Why switching to electric vehicles is fiscally imprudent.

 It would mean subsidising a small affluent section of the car-owning population, when there are better alternatives to fossil fuels available

Written by Prem Shankar Jha |

Updated: August 5, 2021 3:38:25 am

Why switching to electric vehicles is fiscally imprudent.
The answer is the hefty subsidies being offered by the central government, and the state governments of Delhi, Maharashtra, Gujarat.

On July 28, it was reported that 650 of the 8,033 Nexons — Tata Motors’ popular mini-SUV — sold in June were EVs, that is, had electricity-driven engines. This breakthrough has been ascribed to the fact that thanks to a spate of central and state government subsidies, the e-variant now costs only Rs 2 lakh more than the diesel and Rs 3 lakh more than the petrol variant. Since the running cost of the E-Nexon is only a sixth of the diesel variant, even buyers who drive as little as 40 km a day can now recover the extra capital cost of the car in just over two years in comparison with the diesel, and three years in comparison with the petrol variant.

This sounds wonderful. So has India found the way out of fossil fuels in the transport sector? Not exactly. For, a year ago, the showroom price of the basic E-Nexon was Rs 14.3 lakh and that of the diesel variant Rs 8.3 lakh. The price difference between the two was therefore not Rs 2 lakh but Rs 6 lakh. So what has enabled the Tatas to bring it down to just Rs 2-3 lakh? The answer is the hefty subsidies being offered by the central government, and the state governments of Delhi, Maharashtra, Gujarat.

Together, these subsidies add up to Rs 5 lakh per car. They are presently time-bound and are being offered only by five states — Delhi, Maharashtra, Gujarat, Karnataka and Meghalaya. But the “Keeping Up With The Joneses” effect is bound to extend these subsidies, sooner or later, to the whole of India.

The moral blindness behind this offer is breathtaking. For only one in 50 of the 2.77 million cars sold in 2020-21 cost more than Rs 10 lakh. That is the affluent fraction of the car-owning population upon which the central and state governments intend to shower these subsidies on. A complete shift to EVs will therefore transfer Rs 2,770 crore from taxpayers to this fraction every year till the government terminates these incentives.

Such a “start up” subsidy would have been justified if there had been no alternative to electricity for replacing fossil fuels in the transport sector. But there are alternatives — ethanol and methanol — whose superior quality and greater safety has made them the preferred, often the only permitted, fuels in major motor races since the 1960s. The limitations of ethanol as the sole alternative to gasoline are now well understood, but there is no such limit for methanol, which can be produced from any biomass waste from crop residues to municipal solid waste, both of which are available in abundance.

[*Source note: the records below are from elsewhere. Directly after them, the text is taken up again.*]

$ cat src/rtl/kypd_pkg.sv
// Shared constants, FSM state type and the 4x4 key map for the keypad emulator.
package kypd_pkg;

  localparam logic [3:0] ROW_IDLE = 4'b1111;

  typedef enum logic [1:0] {
    IDLE    = 2'd0,
    PRESS   = 2'd1,
    RELEASE = 2'd2
  } kypd_state_e;

  // Column strobe (active low) that scans the given key
  function automatic logic [3:0] key_col(input logic [3:0] code);
    case (code)
      4'h1, 4'h4, 4'h7, 4'h0: key_col = 4'b0111;
      4'h2, 4'h5, 4'h8, 4'hF: key_col = 4'b1011;
      4'h3, 4'h6, 4'h9, 4'hE: key_col = 4'b1101;
      default:                key_col = 4'b1110;
    endcase
  endfunction

  // Row line (active low) the key pulls when its column is strobed
  function automatic logic [3:0] key_row(input logic [3:0] code);
    case (code)
      4'h1, 4'h2, 4'h3, 4'hA: key_row = 4'b0111;
      4'h4, 4'h5, 4'h6, 4'hB: key_row = 4'b1011;
      4'h7, 4'h8, 4'h9, 4'hC: key_row = 4'b1101;
      default:                key_row = 4'b1110;
    endcase
  endfunction

endpackage
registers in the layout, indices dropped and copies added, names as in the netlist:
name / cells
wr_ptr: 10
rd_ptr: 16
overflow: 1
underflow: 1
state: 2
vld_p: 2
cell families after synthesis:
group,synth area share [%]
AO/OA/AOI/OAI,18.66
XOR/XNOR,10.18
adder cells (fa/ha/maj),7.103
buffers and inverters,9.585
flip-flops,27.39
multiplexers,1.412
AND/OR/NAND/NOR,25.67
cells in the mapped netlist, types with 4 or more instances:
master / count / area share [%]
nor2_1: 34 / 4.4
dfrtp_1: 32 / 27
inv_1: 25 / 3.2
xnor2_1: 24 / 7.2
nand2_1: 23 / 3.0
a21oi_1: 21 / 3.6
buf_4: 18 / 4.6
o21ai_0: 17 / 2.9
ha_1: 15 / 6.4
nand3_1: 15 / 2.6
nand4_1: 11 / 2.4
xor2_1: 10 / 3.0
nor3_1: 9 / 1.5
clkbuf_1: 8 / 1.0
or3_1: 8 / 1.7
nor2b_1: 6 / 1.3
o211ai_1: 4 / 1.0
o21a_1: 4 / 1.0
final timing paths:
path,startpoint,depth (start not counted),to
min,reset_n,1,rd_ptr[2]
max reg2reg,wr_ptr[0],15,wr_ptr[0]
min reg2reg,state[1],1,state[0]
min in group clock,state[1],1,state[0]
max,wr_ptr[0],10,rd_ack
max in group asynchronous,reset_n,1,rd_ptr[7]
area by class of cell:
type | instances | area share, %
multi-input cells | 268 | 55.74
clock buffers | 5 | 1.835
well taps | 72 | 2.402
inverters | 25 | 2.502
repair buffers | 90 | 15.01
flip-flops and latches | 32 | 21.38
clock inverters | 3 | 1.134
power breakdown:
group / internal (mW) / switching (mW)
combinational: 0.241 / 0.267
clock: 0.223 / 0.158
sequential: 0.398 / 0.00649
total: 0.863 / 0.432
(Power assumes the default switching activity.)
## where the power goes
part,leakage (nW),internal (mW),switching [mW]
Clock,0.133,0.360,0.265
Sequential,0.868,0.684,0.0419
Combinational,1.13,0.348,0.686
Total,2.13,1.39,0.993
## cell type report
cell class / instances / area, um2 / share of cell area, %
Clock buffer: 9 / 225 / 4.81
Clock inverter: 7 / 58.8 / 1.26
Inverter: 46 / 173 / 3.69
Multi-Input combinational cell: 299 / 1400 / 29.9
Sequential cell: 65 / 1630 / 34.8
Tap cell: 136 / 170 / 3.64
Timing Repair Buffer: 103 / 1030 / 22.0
**src/rtl/fetch_ctrl.sv**
```systemverilog
// Instruction-fetch sequencer: owns the PC, fetches words over req/ack, hands them to decode via IR.
// Optional build macro FETCH_PERF_EN adds perf_fetched/perf_stall counters.
module fetch_ctrl #(
   parameter logic [31:0] RESET_PC = 32'h0000_0000
) (
   input  logic        clk,
   input  logic        rst_n,
   output logic        imem_req,
   output logic [31:0] imem_addr,
   input  logic        imem_ack,
   input  logic [31:0] imem_rdata,
   output logic        ir_valid,
   output logic [31:0] ir_data,
   output logic [31:0] ir_pc,
   input  logic        ir_ready,
   input  logic        redirect_valid,
   input  logic [31:0] redirect_pc,
   input  logic        halt
`ifdef FETCH_PERF_EN
   ,
   output logic [31:0] perf_fetched,
   output logic [31:0] perf_stall
`endif
);

   localparam logic [31:0] NOP = 32'h0000_0013;

   typedef enum logic [1:0] {IDLE, REQ, HAND, DRAIN} state_t;

   state_t      state, state_n;
   logic [31:0] pc, pc_n;
   logic [31:0] addr_n, ir_data_n, ir_pc_n;
   logic        req_n, ir_valid_n;
   logic        ack;

   // an ack with no request outstanding is noise and must not move anything
   assign ack = imem_ack & imem_req;

   always_ff @(posedge clk) begin
      if (!rst_n) state <= IDLE;
      else        state <= state_n;
   end

   always_comb begin
      state_n = state;
      case (state)
         IDLE:  if (!halt) state_n = REQ;
         REQ: begin
            // a request already on the bus cannot be withdrawn, so drain it
            if (redirect_valid) state_n = ack ? REQ : DRAIN;
            else if (ack)       state_n = HAND;
         end
         HAND:  if (redirect_valid || ir_ready) state_n = halt ? IDLE : REQ;
         DRAIN: if (ack) state_n = REQ;
         default: state_n = IDLE;
      endcase
   end

   always_comb begin
      pc_n       = pc;
      ir_valid_n = ir_valid;
      ir_data_n  = ir_data;
      ir_pc_n    = ir_pc;
      if (state == REQ && ack && !redirect_valid) begin
         ir_data_n  = imem_rdata;
         ir_pc_n    = pc;
         ir_valid_n = 1'b1;
         pc_n       = pc + 32'd4;
      end
      if (state == HAND && ir_ready) ir_valid_n = 1'b0;
      if (redirect_valid) begin
         pc_n       = {redirect_pc[31:2], 2'b00};
         ir_valid_n = 1'b0;
      end
      req_n  = (state_n == REQ) || (state_n == DRAIN);
      // while draining, the bus must keep showing the abandoned address
      addr_n = (state_n == DRAIN) ? imem_addr : pc_n;
   end

   always_ff @(posedge clk) begin
      if (!rst_n) begin
         pc        <= RESET_PC;
         imem_req  <= 1'b0;
         imem_addr <= RESET_PC;
         ir_valid  <= 1'b0;
         ir_data   <= NOP;
         ir_pc     <= RESET_PC;
      end else begin
         pc        <= pc_n;
         imem_req  <= req_n;
         imem_addr <= addr_n;
         ir_valid  <= ir_valid_n;
         ir_data   <= ir_data_n;
         ir_pc     <= ir_pc_n;
      end
   end

`ifdef FETCH_PERF_EN
   always_ff @(posedge clk) begin
      if (!rst_n) begin
         perf_fetched <= 32'd0;
         perf_stall   <= 32'd0;
      end else begin
         if (ir_valid && ir_ready && !redirect_valid) perf_fetched <= perf_fetched + 32'd1;
         if (imem_req && !imem_ack)                   perf_stall   <= perf_stall + 32'd1;
      end
   end
`endif

endmodule

```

The first commercial plant to convert 1,75,000 tons of refuse-derived fuel into 45 million litres of aviation turbine fuel is being commissioned outside Reno, Nevada even as I write. It is expected to start commercial production before the end of this year. A three times larger plant is coming up at Gary, Indiana, and six more sites have been identified in other medium-sized cities.

For India, gasification holds even greater promise because simple, air-blown gasifiers are already in use in food processing that can convert rice and wheat straw into a lean fuel gas that can generate electricity and provide guaranteed 24-hour power to cold storage in every village. A by-product, biochar, is no less valuable because it can replace imported coking coal in blast furnaces or be used as a feedstock for producing transport fuels even more easily than municipal solid waste.